Poi questo mio rapporto con lei si può manifestare in molti modi: nella devozione, nella preghiera, nel rosario, nell’adorazione silenziosa; questo appartiene alla ricchezza dell’espressione dello Spirito Santo nella Chiesa.
Vorrei dirvi un’altra cosa; la Chiesa, il papa, da alcuni anni desidera che in questo primo giorno dell’anno sia vissuto nella preghiera con l’intenzione della pace. È tanto importante che noi ricordiamo nella preghiera di oggi questa supplica per la pace.
Il Papa lo ha manifestato in un messaggio a tutta l’umanità, a tutti i Capi di Stato, ma anche a tutti i popoli, quindi anche noi.
Il messaggio di quest’anno ha come un titolo: la pace è un dono di Dio la cui responsabilità è nelle nostre mani.
Da una parte sentiamo tutta la responsabilità di pregare per la pace perché se è un dono di Dio,non possiamo aspettarcela da altre parti se non da Dio, come dono suo. Dono vuol dire che gli uomini devono accoglierla, con umiltà, come una realtà sacra, come un bene che viene, dal cielo e quindi non può essere sottovalutata. Da un’altra parte la parola del Papa ci dice che la pace è nelle nostre mani, è affidata alla responsabilità delle nostre mani; quindi vien fuori tutta la lucidità, l’intelligenza dei cristiani i quali sanno che se la pace è nelle nostre mani bisogna impegnarsi per continuare a costruirla non soltanto come qualcosa che riguarda i grandi, i potenti della terra, i capi dei governi e degli eserciti, ma come un qualcosa che Gesù ci ha affidato, come un impegno di vita per tutti: beati gli operatori della pace.
Forse proprio perché noi viviamo un periodo di tante ingiustizie, di tante disarmonie, di tante disunità, di tante cose che non funzionano non solo ai grandi livelli (perché abbiamo avuto paura, l’abbiamo avuto così forte nel mese di dicembre per una guerra imminente); dopo anche ai piccoli livelli: nella città, nel lavoro, nelle scuole, nelle famiglie; tante cose mettono in tensione, tante cose ci fanno dire: ecco, così non si va più avanti.

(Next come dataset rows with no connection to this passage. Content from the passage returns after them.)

<file path="src/rtl/mdu_pkg.sv">
// ============================================================================
// mdu_pkg : shared encodings and constants for the HI/LO multiply/divide unit
// Revision: 1.0
// ============================================================================
`default_nettype none

package mdu_pkg;

  localparam logic [2:0] OP_MULT  = 3'b000;
  localparam logic [2:0] OP_MULTU = 3'b001;
  localparam logic [2:0] OP_DIV   = 3'b010;
  localparam logic [2:0] OP_DIVU  = 3'b011;
  localparam logic [2:0] OP_MTHI  = 3'b100;
  localparam logic [2:0] OP_MTLO  = 3'b101;

  localparam int DIV_STEPS = 32;

  typedef enum logic [1:0] {
    IDLE = 2'd0,
    MUL  = 2'd1,
    DIV  = 2'd2,
    FIX  = 2'd3
  } state_t;

endpackage

`default_nettype wire

</file>
<file path="src/rtl/div_step.sv">
// ============================================================================
// div_step : one combinational radix-2 restoring division step
// Revision: 1.0
// ============================================================================
`default_nettype none

module div_step #(
  parameter int WIDTH = 32
) (
  input  logic [WIDTH:0]   rem,
  input  logic             dividend_bit,
  input  logic [WIDTH-1:0] divisor,
  output logic [WIDTH:0]   rem_next,
  output logic             q_bit
);

  logic [WIDTH+1:0] shifted;
  logic [WIDTH:0]   diff;

  always_comb begin
    shifted  = {rem, dividend_bit};
    q_bit    = (shifted >= {2'b00, divisor});
    diff     = shifted[WIDTH:0] - {1'b0, divisor};
    rem_next = q_bit ? diff : shifted[WIDTH:0];
  end

endmodule

`default_nettype wire

</file>
<file path="src/rtl/mdu_hilo.sv">
// ============================================================================
// mdu_hilo : iterative multiply/divide unit with architectural HI/LO registers
// Revision: 1.0
// ============================================================================
`default_nettype none

module mdu_hilo
  import mdu_pkg::*;
#(
  parameter int WIDTH = 32
) (
  input  logic             clk,
  input  logic             reset,
  input  logic             start,
  input  logic [2:0]       op,
  input  logic [WIDTH-1:0] rs_val,
  input  logic [WIDTH-1:0] rt_val,
  output logic             busy,
  output logic             done,
  output logic [WIDTH-1:0] hi,
  output logic [WIDTH-1:0] lo
);

  localparam logic [5:0] LAST_STEP = 6'(DIV_STEPS - 1);

  state_t           state;
  logic [5:0]       count;
  logic [WIDTH-1:0] opa;       // multiplicand, or dividend shifting into quotient
  logic [WIDTH-1:0] opb;       // multiplier or divisor
  logic [WIDTH:0]   rem;
  logic             neg_q;
  logic             neg_r;

  logic             is_signed;
  logic [WIDTH-1:0] rs_mag;
  logic [WIDTH-1:0] rt_mag;
  logic [2*WIDTH-1:0] prod;
  logic [2*WIDTH-1:0] prod_fix;
  logic [WIDTH:0]   rem_next;
  logic             q_bit;

  always_comb begin
    is_signed = (op == OP_MULT) || (op == OP_DIV);
    rs_mag    = (is_signed && rs_val[WIDTH-1]) ? (WIDTH'(0) - rs_val) : rs_val;
    rt_mag    = (is_signed && rt_val[WIDTH-1]) ? (WIDTH'(0) - rt_val) : rt_val;
    prod      = {{WIDTH{1'b0}}, opa} * {{WIDTH{1'b0}}, opb};
    prod_fix  = neg_q ? ((2*WIDTH)'(0) - prod) : prod;
  end

  div_step #(.WIDTH(WIDTH)) u_div_step (
    .rem          (rem),
    .dividend_bit (opa[WIDTH-1]),
    .divisor      (opb),
    .rem_next     (rem_next),
    .q_bit        (q_bit)
  );

  always_ff @(posedge clk or posedge reset) begin
    if (reset) begin
      state <= IDLE;
      count <= '0;
      opa   <= '0;
      opb   <= '0;
      rem   <= '0;
      neg_q <= 1'b0;
      neg_r <= 1'b0;
      busy  <= 1'b0;
      done  <= 1'b0;
      hi    <= '0;
      lo    <= '0;
    end else begin
      done <= 1'b0;
      case (state)
        IDLE: begin
          if (start) begin
            case (op)
              OP_MULT, OP_MULTU: begin
                opa   <= rs_mag;
                opb   <= rt_mag;
                neg_q <= is_signed && (rs_val[WIDTH-1] ^ rt_val[WIDTH-1]);
                neg_r <= 1'b0;
                busy  <= 1'b1;
                state <= MUL;
              end
              OP_DIV, OP_DIVU: begin
                // A zero divisor runs the raw dividend through unsigned, which
                // naturally yields all-ones quotient and remainder = dividend.
                if (rt_val == '0) begin
                  opa   <= rs_val;
                  opb   <= '0;
                  neg_q <= 1'b0;
                  neg_r <= 1'b0;
                end else begin
                  opa   <= rs_mag;
                  opb   <= rt_mag;
                  neg_q <= is_signed && (rs_val[WIDTH-1] ^ rt_val[WIDTH-1]);
                  neg_r <= is_signed && rs_val[WIDTH-1];
                end
                rem   <= '0;
                count <= '0;
                busy  <= 1'b1;
                state <= DIV;
              end
              OP_MTHI: hi <= rs_val;
              OP_MTLO: lo <= rs_val;
              default: ;
            endcase
          end
        end
        MUL: begin
          hi    <= prod_fix[2*WIDTH-1:WIDTH];
          lo    <= prod_fix[WIDTH-1:0];
          done  <= 1'b1;
          busy  <= 1'b0;
          state <= IDLE;
        end
        DIV: begin
          rem   <= rem_next;
          opa   <= {opa[WIDTH-2:0], q_bit};
          count <= count + 6'd1;
          if (count == LAST_STEP) state <= FIX;
        end
        FIX: begin
          lo    <= neg_q ? (WIDTH'(0) - opa) : opa;
          hi    <= neg_r ? (WIDTH'(0) - rem[WIDTH-1:0]) : rem[WIDTH-1:0];
          done  <= 1'b1;
          busy  <= 1'b0;
          state <= IDLE;
        end
        default: state <= IDLE;
      endcase
    end
  end

endmodule

`default_nettype wire

</file>
<file path="config.mk">
export PLATFORM = sky130hd
export DESIGN_NAME = mdu_hilo
export DESIGN_NICKNAME = d
export VERILOG_FILES = /design/src/rtl/mdu_pkg.sv /design/src/rtl/div_step.sv /design/src/rtl/mdu_hilo.sv
export SDC_FILE = /design/constraint.sdc
export NUM_CORES = 2
export LEC_CHECK = 0
export CAP_MARGIN = 20
export CORE_MARGIN = 2
export CORE_UTILIZATION = 65
export DETAILED_ROUTE_END_ITERATION = 8
export PLACE_DENSITY = 0.81
export SLEW_MARGIN = 40
export SYNTH_ARGS = -nofsm -noshare
export SYNTH_HDL_FRONTEND = slang
export SYNTH_HIERARCHICAL = 1
export SYNTH_SLANG_ARGS = --single-unit
</file>
<file path="constraint.sdc">
create_clock -name clk -period 22.1 [get_ports clk]
set_clock_uncertainty 0.1 [all_clocks]
set_input_delay 4.42 -clock clk [delete_from_list [all_inputs] [get_ports clk]]
set_output_delay 4.42 -clock clk [all_outputs]
set_load 0.005 [all_outputs]
</file>
---- Yosys cells after proc, flatten, opt, wreduce, memory -nomap -nowiden ----
Index checks and enable logic that the tools add are counted.
word-level totals
  register bits ........................... 173
  bits of input ports ..................... 70
  output and inout port bits .............. 66
  logic and storage cells ................. 95
operators by class
  add/subtract/negate cells ............... 7
  $mul .................................... 1
  $lt $le $gt $ge ......................... 1
  eq/ne operators ......................... 16
  muxes and demuxes ....................... 36
  bitwise logic cells ..................... 1
  reductions and logical operators ........ 22
operators with widths
  kind                   count
  $mux 32                11
  $pmux 32 s2            3
  $pmux 32 s3            2
  $sub 1x32->32 const A  4
  $mux 33                3
  $pmux 33 s2            1
  $mul 32x32->64         1
  $mux 64                1
  $sub 1x64->64 const A  1
  $ge 34x32->1           1
  $sub 33x32->33         1
  $logic_not 32->1       1
  $reduce_and 3->1       7
  $mux 6                 2
  $pmux 6 s2             1
  $add 6x1->6 const B    1
  $eq 3x2->1 const B     2
  $eq 3x3->1 const B     2
  $eq 6x5->1 const B     1
  $ne 2x1->1 const B     3
  $ne 2x2->1 const B     3
  $pmux 1 s2             3
  $pmux 2 s3             1
  $reduce_bool 2->1      3
  15 further kinds       25

---- Depth between registers and ports, before layout ----
  word-level depth ........................ 8
  depth in mapped cells ................... 32
  gate-level depth less buffers ........... 28

---- By module ----
Netlist, hierarchy kept.
modules (own cells, without submodules)
  module    times used  cells an instance  area each (µm²)  seq. area each (µm²)
  mdu_hilo  1           5220               45482.4          4329.2
  div_step  1           346                2190.9           0.0

---- Least setup slack after synthesis ----
OpenSTA, ideal clock, no wires.
  path kind ............................... register to register
  start ................................... register opa[15]
  end ..................................... register hi[29]
  library setup time ...................... 0.126 ns
  arrival ................................. 8.476 ns
  data required time ...................... 21.874 ns
  setup slack ............................. 13.398 ns
  stages on the path, launching flop included .. 29
  path buffers ............................ 4
  clock period less this slack ............ 8.702 ns
  path through ............................ dfrtp_1 > clkbuf_1 > clkbuf_1 > and2_1 > fa_1 > fa_1 > inv_1 > fa_1 > fa_1 > fa_1 > inv_1 > fa_1 > fa_1 > fa_1 > ha_1 > clkbuf_1 > nand4_1 > nor2_1 > a22oi_1 > nand3_1 > xor2_1 > or3_4 > a2111o_1 > or2_2 > or3_1 > buf_2 > nor4_1 > a21oi_1 > o32a_1
on the way
  cells in the longest elaborated chain, start to end .. 4
RTL lines
  what                      line             RTL
  start: declaration        mdu_hilo.sv:28   logic [WIDTH-1:0] opa;
  start signal: assignment  mdu_hilo.sv:78   opa <= rs_mag;
  start signal: assignment  mdu_hilo.sv:89   opa <= rs_val;
  start signal: assignment  mdu_hilo.sv:94   opa <= rs_mag;
  $mul 32x32->64 (*)        mdu_hilo.sv:46   prod = {{WIDTH{1'b0}}, opa} * {{WIDTH{1'b0}}, opb};
  $sub 1x64->64             mdu_hilo.sv:47   prod_fix = neg_q ? ((2*WIDTH)'(0) - prod) : prod;
  $mux 64 (*)               mdu_hilo.sv:47
  $pmux 32 s3 (*)           mdu_hilo.sv:73   case (state)
  end signal: assignment    mdu_hilo.sv:104  OP_MTHI: hi <= rs_val;
  end signal: assignment    mdu_hilo.sv:111  hi <= prod_fix[2*WIDTH-1:WIDTH];
  end signal: assignment    mdu_hilo.sv:125  hi <= neg_r ? (WIDTH'(0) - rem[WIDTH-1:0]) : rem[WIDTH-1:0];
  end: declaration          mdu_hilo.sv:20   output logic [WIDTH-1:0] hi,
Every way passes the cells marked *; elsewhere a longest branch is shown, timed or not.
A chain may end at the register's enable or synchronous reset.

---- Final worst setup path ----
  start ................................... register opa[21]
  end ..................................... register hi[30]
Same word-level chain as after synthesis.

E sempre più frequente ci viene la tentazione di dire: ci vuole uno che metta le cose a posto; ci vuole uno forte.
La tentazione della risoluzione sbrigativa.

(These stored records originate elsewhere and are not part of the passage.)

$ cat config.mk
export PLATFORM = sky130hd
export DESIGN_NAME = fwd_scoreboard
export DESIGN_NICKNAME = d
export VERILOG_FILES = /design/src/rtl/fwd_scoreboard.sv
export SDC_FILE = /design/constraint.sdc
export NUM_CORES = 1
export LEC_CHECK = 0
export CORE_AREA = 2 2 63 65
export DETAILED_ROUTE_END_ITERATION = 10
export DIE_AREA = 0 0 65 67
export PLACE_DENSITY_LB_ADDON = 0.05
export SLEW_MARGIN = 5
export SYNTH_ARGS = -nofsm -noshare
export SYNTH_HDL_FRONTEND = slang
export SYNTH_SLANG_ARGS = --single-unit
$ cat constraint.sdc
create_clock -name clk -period 6.2 [get_ports clk]
set_input_delay 1.86 -clock clk [delete_from_list [all_inputs] [get_ports clk]]
set_output_delay 1.86 -clock clk [all_outputs]
set_load 0.05 [all_outputs]
$ cat src/rtl/fwd_scoreboard.sv
// Operand-forwarding scoreboard: tracks rd of the last DEPTH issued instructions
// and drives rs1/rs2 forwarding selects plus a load-use stall. Stats counters under FWD_SCOREBOARD_STATS_EN.
module fwd_scoreboard #(
  parameter  int DEPTH      = 2,
  parameter  int LOAD_STALL = 1,
  localparam int SELW       = $clog2(DEPTH + 1)
) (
  input  logic            clk,
  input  logic            rst,
  input  logic [31:0]     dec_inst,
  input  logic            issue_valid,
  input  logic            flush,
  output logic [SELW-1:0] fwd_sel1,
  output logic [SELW-1:0] fwd_sel2,
  output logic            load_use_stall,
  output logic [31:0]     fwd_count,
  output logic [31:0]     stall_count
);

  localparam logic [6:0] OPC_LUI    = 7'b0110111;
  localparam logic [6:0] OPC_AUIPC  = 7'b0010111;
  localparam logic [6:0] OPC_JAL    = 7'b1101111;
  localparam logic [6:0] OPC_BRANCH = 7'b1100011;
  localparam logic [6:0] OPC_LOAD   = 7'b0000011;
  localparam logic [6:0] OPC_STORE  = 7'b0100011;
  localparam logic [6:0] OPC_ARI_R  = 7'b0110011;

  logic [DEPTH:1]      valid_q, valid_d;
  logic [DEPTH:1][4:0] rd_q, rd_d;
  logic [DEPTH:1]      ld_q, ld_d;

  logic [6:0]      opcode;
  logic [4:0]      dec_rd, dec_rs1, dec_rs2;
  logic            has_rd, has_rs1, has_rs2, dec_is_load;
  logic [SELW-1:0] sel1, sel2;
  logic            stall;
  logic            unused_funct;

  assign opcode       = dec_inst[6:0];
  assign dec_rd       = dec_inst[11:7];
  assign dec_rs1      = dec_inst[19:15];
  assign dec_rs2      = dec_inst[24:20];
  assign unused_funct = ^{dec_inst[31:25], dec_inst[14:12]};

  assign has_rd      = (opcode != OPC_BRANCH) && (opcode != OPC_STORE) && (dec_rd != 5'd0);
  assign has_rs1     = (opcode != OPC_LUI) && (opcode != OPC_AUIPC) && (opcode != OPC_JAL);
  assign has_rs2     = (opcode == OPC_ARI_R) || (opcode == OPC_STORE) || (opcode == OPC_BRANCH);
  assign dec_is_load = (opcode == OPC_LOAD);

  // Scan oldest to youngest so the youngest match overwrites; any young load hit stalls.
  always_comb begin
    sel1  = '0;
    sel2  = '0;
    stall = 1'b0;
    for (int k = DEPTH; k >= 1; k--) begin
      if (valid_q[k] && has_rs1 && (dec_rs1 != 5'd0) && (rd_q[k] == dec_rs1)) begin
        sel1 = SELW'(k);
        if ((k <= LOAD_STALL) && ld_q[k]) stall = 1'b1;
      end
      if (valid_q[k] && has_rs2 && (dec_rs2 != 5'd0) && (rd_q[k] == dec_rs2)) begin
        sel2 = SELW'(k);
        if ((k <= LOAD_STALL) && ld_q[k]) stall = 1'b1;
      end
    end
  end

  assign fwd_sel1       = sel1;
  assign fwd_sel2       = sel2;
  assign load_use_stall = stall;

  // Entries without a destination keep rd = 0 so they can never match a nonzero rs.
  always_comb begin
    valid_d = '0;
    rd_d    = rd_q;
    ld_d    = ld_q;
    for (int k = 2; k <= DEPTH; k++) begin
      valid_d[k] = valid_q[k-1];
      rd_d[k]    = rd_q[k-1];
      ld_d[k]    = ld_q[k-1];
    end
    valid_d[1] = issue_valid && !stall;
    rd_d[1]    = has_rd ? dec_rd : 5'd0;
    ld_d[1]    = dec_is_load;
    if (flush) valid_d = '0;
  end

  always_ff @(posedge clk or posedge rst) begin
    if (rst) begin
      valid_q <= '0;
      rd_q    <= '0;
      ld_q    <= '0;
    end else begin
      valid_q <= valid_d;
      rd_q    <= rd_d;
      ld_q    <= ld_d;
    end
  end

`ifdef FWD_SCOREBOARD_STATS_EN
  logic [31:0] fwd_cnt_q, fwd_cnt_d;
  logic [31:0] stall_cnt_q, stall_cnt_d;

  always_comb begin
    fwd_cnt_d   = fwd_cnt_q;
    stall_cnt_d = stall_cnt_q;
    if (((sel1 != '0) || (sel2 != '0)) && issue_valid && !stall) fwd_cnt_d = fwd_cnt_q + 32'd1;
    if (stall) stall_cnt_d = stall_cnt_q + 32'd1;
  end

  always_ff @(posedge clk or posedge rst) begin
    if (rst) begin
      fwd_cnt_q   <= 32'd0;
      stall_cnt_q <= 32'd0;
    end else begin
      fwd_cnt_q   <= fwd_cnt_d;
      stall_cnt_q <= stall_cnt_d;
    end
  end

  assign fwd_count   = fwd_cnt_q;
  assign stall_count = stall_cnt_q;
`else
  assign fwd_count   = 32'd0;
  assign stall_count = 32'd0;
`endif

endmodule

== Word-level counts from Yosys, hierarchy flattened ==
Index checks and enable logic that the tools add are counted.
Word-level totals
  bits in registers: 13
  bits of input ports: 36
  output and inout port bits: 69
Cells by class
  reduce and logical (&&, ||, !) cells: 23
  equal/unequal tests: 13
  mux-type cells: 10
Operators by type and width (number)
  5-bit equality test: 4
  1-bit logical AND: 17
  5-bit nonzero test: 3
  7-bit by 6-bit equality test with 1-bit output, second input constant: 2
  7-bit by 6-bit != test with 1-bit output, second input constant: 2
  7-bit != test, second input constant: 2
  2-bit 2-to-1 mux: 5
  7-bit by 2-bit equality test with 1-bit output, second input constant: 1
  7-bit equality test, second input constant: 1
  7-bit by 5-bit != test with 1-bit output, second input constant: 1
  5-bit 2-to-1 mux: 1
  1-bit 2-to-1 mux: 4
  1-bit logical OR: 2
  1-bit logical NOT: 1

== Longest topological paths before layout ==
  word-level depth: 12
  depth in mapped cells: 4
  gate-level depth less buffers: 4

== Least setup slack after synthesis ==
Ideal clock, no wire load.
  kind: input to output
  from: in dec_inst[17]
  to: out load_use_stall
  data arrival time: 4.219 ns
  path buffers: 0
  required time: 4.340 ns
  cell stages on the path: 4
  path slack: 0.121 ns
  cell sequence: xnor2_1 nand2_1 nor4_1 o21a_1
Between the ends
  cells in the longest elaborated chain, start to end: 6
  elaborated cells between the ends (all ways): 7
  classes of those cells: 1 x eq/ne; 3 x mux; 3 x reduce/logical
RTL lines
  from (decl): line 10  | input logic [31:0] dec_inst,
  5-bit nonzero test: line 56  | if (valid_q[k] && has_rs1 && (dec_rs1 != 5'd0) && (rd_q[k] == dec_rs1)) begin
  1-bit logical AND: line 56
  1-bit logical AND (*): line 56
  1-bit 2-to-1 mux (*): line 56
  1-bit 2-to-1 mux: line 62  | if ((k <= LOAD_STALL) && ld_q[k]) stall = 1'b1;
  1-bit 2-to-1 mux (*): line 60  | if (valid_q[k] && has_rs2 && (dec_rs2 != 5'd0) && (rd_q[k] == dec_rs2)) begin
  to (decl): line 15  | output logic load_use_stall,
Mark *: on every way between the ends. The rest lies on a longest branch, timed or not.

== Final worst setup path ==
  from: in dec_inst[21]
  to: out load_use_stall
Between the ends
  cells in the longest elaborated chain, start to end: 4
  elaborated cells between the ends (all ways): 5
  classes of those cells: 1 x eq/ne; 1 x mux; 3 x reduce/logical
RTL lines (line)
  5-bit nonzero test: 60
  1-bit logical AND: 60
  1-bit logical AND (*): 60
  1-bit 2-to-1 mux (*): 60
Marks and branches as above.

==> impl_results.md <==
* Remaining routing DRC violations at 0
* Total of endpoints with negative setup slack in the final report at 0
* Endpoint type of the worst setup path: output port
* Share of the synthesized area in the top cell type at 0.386
* Share of flip-flops with an asynchronous set or reset after synthesis at 1.00
* Fraction of the mapped netlist area in compound gates at 0.0382
* Number of cell rows at 22
* Status: completed
* Horiz. Die Dim at roughly 65 µm
* Vias per std cell at about 3.7
* Main combinational cell family by area after synthesis: buffers and inverters
* Kind of start point of the critical path: input port
* Maximum frequency from static timing analysis at 183 MHz
* Xor/xnor cell area share of the yosys netlist at 0.141
* Total number of clock tree sinks at 13
* Final-report max-slew violation count at 0
* DIE HEIGHT at between 60 and 70 µm
* Total number of vias at between 800 and 900
* Quantity of hold-fixing buffers added after cts at 0
* TritonCTS clock tree: done
* Global placement routability congestion at between 0.8 and 0.9
* Unrepaired setup endpoints after global routing: no
* Total overflow reported by the global router at 0
* Critical path arrival at ~3600 ps
* Combined area of the multi-input logic cells at ~660 µm²
* # IOs at ~110
* Max-capacitance violation count at 0
* Number of buffers inserted by post-CTS setup repair at 0
* Dominant synthesized flop cell: dfrtp_1
* Largest fanout on the critical path at 3
* Router iterations before antenna repair at 3
* Initial antenna violation count at 0
* Count of final hold-check violations at 0
* Cells after Synth at 138
* Endpoint required time on the critical path at ~4300 ps
* Number of buffers created by CTS at 3
* Setup slack at placement at around 740 ps
* Antenna viol nets, final at 0
* Final Net Count at between 200 and 250
* Slew at the pin closest to its max-slew limit at between 500 and 600 ps
* Slew headroom at 0.643
* Die Outline Area at 4360 µm²
* Clock transition at the register clock pins on the worst setup and hold paths after CTS at approximately 60 ps
* Insertion delay of the later-clocked pin in the worst-skew pair at approximately 250 ps
* Type of the worst setup path: input port to output port
* Seq cells post-synth at 13
* Leading post-synthesis cells by cell area: buf_4 39%, dfrtp_1 26%, xnor2_1 9.8%
* Maximum number of pins on one net before global-route repair at 14
* Number of flops mapped to enable cells by yosys at 0
* Setup TNS at 0 ps
* Worst supply voltage drop on vdd at 0.0668 mV
* Synth warn at 0
* Final worst path period need at about 5500 ps
* Filler cell count at between 300 and 400
* Simple-Gate Fraction of Synth Area at 0.162
* Post-Route Skew at approximately 3.7 ps
* Sequential area share after synthesis at 0.261
* Leakage at approximately 0.00063 µW
* Power consumption at roughly 300 µW
* WL/cell at approximately 9.7 µm
* Worst min path class: register to register
* Power per unit of standard cell area at about 210 nW/µm²
* Clock tree root driver cell: clkbuf_8
* Mean instance size in the synthesized netlist at 9.02 µm²
* Leading area contributor after synthesis: buf_4
* Period Utilization, post-route at 0.881
* Wire length reported by the detailed router at ~2100 µm
* Cell with the most instances after synthesis: buf_4
* Unique cell type count in the Yosys netlist at 26
* Sequential cell area at 325 µm²
* Global-route usage over all layers at 0.0968
* Max Root-Sink Buffers at 2
* Area share of fa/ha/maj cells after synthesis at 0
* # diodes at 0
* H-tree level count at 1
* Worst setup slack after layout at ~740 ps
* Port bufs at 30
* Area growth syn-to-layout at 12.1%
* Netlist Area Pre-Place at approximately 1200 µm²
* Post_cts resized at 0
* Fraction of layout cells with a size suffix above 1 at 0.0760
* Core box area at ~3600 µm²
* Hpwl dp at between 1500 and 2000 µm
* Starting utilization of the core area at 0.345
* First-iteration detailed-routing DRC count at 8
* Wire length of the first global-routing pass at around 3200 µm
* Number of global-route vias before repair at around 710
* Post-synth top cells: 64 x buf_4, 14 x xnor2_1, 13 x dfrtp_1
* Post-synthesis mux area share at 0
layout by cell type, fill, tap and decap left out, types with 4 or more instances in the layout:
cell             count
conb_1              64
xnor2_1             14
nor3_1               4
and2_1               5
xor2_1               6
dfrtp_1             13
clkdlybuf4s50_1     25
buf_4                5
sequential cells by signal (all words and copies together), names as in the netlist:
signal   cells
rd_d         5
rd_q         5
valid_q      2
ld_q         1
through the flow:
stage	cells	hold slack [ps]	cell area [µm²]	utilization
3_5_place_dp	215	431	1350	0.374
4_1_cts	219	445	1400	0.387
5_1_grt	219	466	1400	0.387
2_1_floorplan	201	411	1480	-
6_report	219	438	1400	0.387
3_3_place_gp	215	436	1350	0.374
metal layers:
metal  vias up  GRT usage  share of wire
met5         -          0              0
met4         0     0.0239         0.0089
li1        388          -              -
met2        58      0.179           0.51
met3         3     0.0236           0.10
met1       363      0.111           0.38
critical path, stage by stage:
cell             delay, ps
clkdlybuf4s50_1        470
or4_4                  570
o211ai_2               230
nor3_1                  90
o21a_1                 190
buf_4                  180
cell families after synthesis:
family / after synthesis
buf+inv: 67
simple gates: 32
xor+xnor: 20
flops: 13
compound gates: 5
other cells: 1
path summary, 6_finish.rpt:
path,startpoint,to,slack (ps),depth (start not counted)
setup / recovery,dec_inst[21],load_use_stall,740,6
hold / removal,rd_d[8],rd_q[8],440,0
setup reg to reg,rd_d[6],valid_q[1],4840,4
hold reg to reg,rd_d[8],rd_q[8],440,0
max in group asynchronous,rst,valid_q[1],3890,2
min in group asynchronous,rst,rd_d[8],1950,2
power breakdown:
part	leakage (µW)	total, µW	switching (µW)	internal (µW)
sequential	0.000157	93.3	4.20	89.1
clock	0.0000255	77.6	33.1	44.4
combinational	0.000452	125	99.6	25.2
total	0.000634	296	137	159
final cells by class:
type | count | area share
timing repair buffer | 30 | 0.206
clock buffer | 3 | 0.0296
tap | 48 | 0.0430
inverter | 3 | 0.00807
multi-input combinational | 121 | 0.476
sequential | 13 | 0.233
clock inverter | 1 | 0.00359
(Power assumes the default switching activity.)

Gesù però ci dice: beati gli operatori della pace.
Certamente la pace che Gesù porta non è la pace delle carceri, la pace dei cimiteri di guerra; non è la pace del più forte che fa piegare il debole: è la pace che è nella dignità di figli di Dio e significa fatica di spiegazioni, di comprensione, di accordi; significa costruzione. Gesù dice: beati coloro che costruiscono la pace.
Allora ci deve essere il contributo di fare delle nostre piccole esperienze familiari, professionali, sociali delle esperienze di pace.
Questo oggi vogliamo chiedere a Gesù nella messa del primo dell’anno.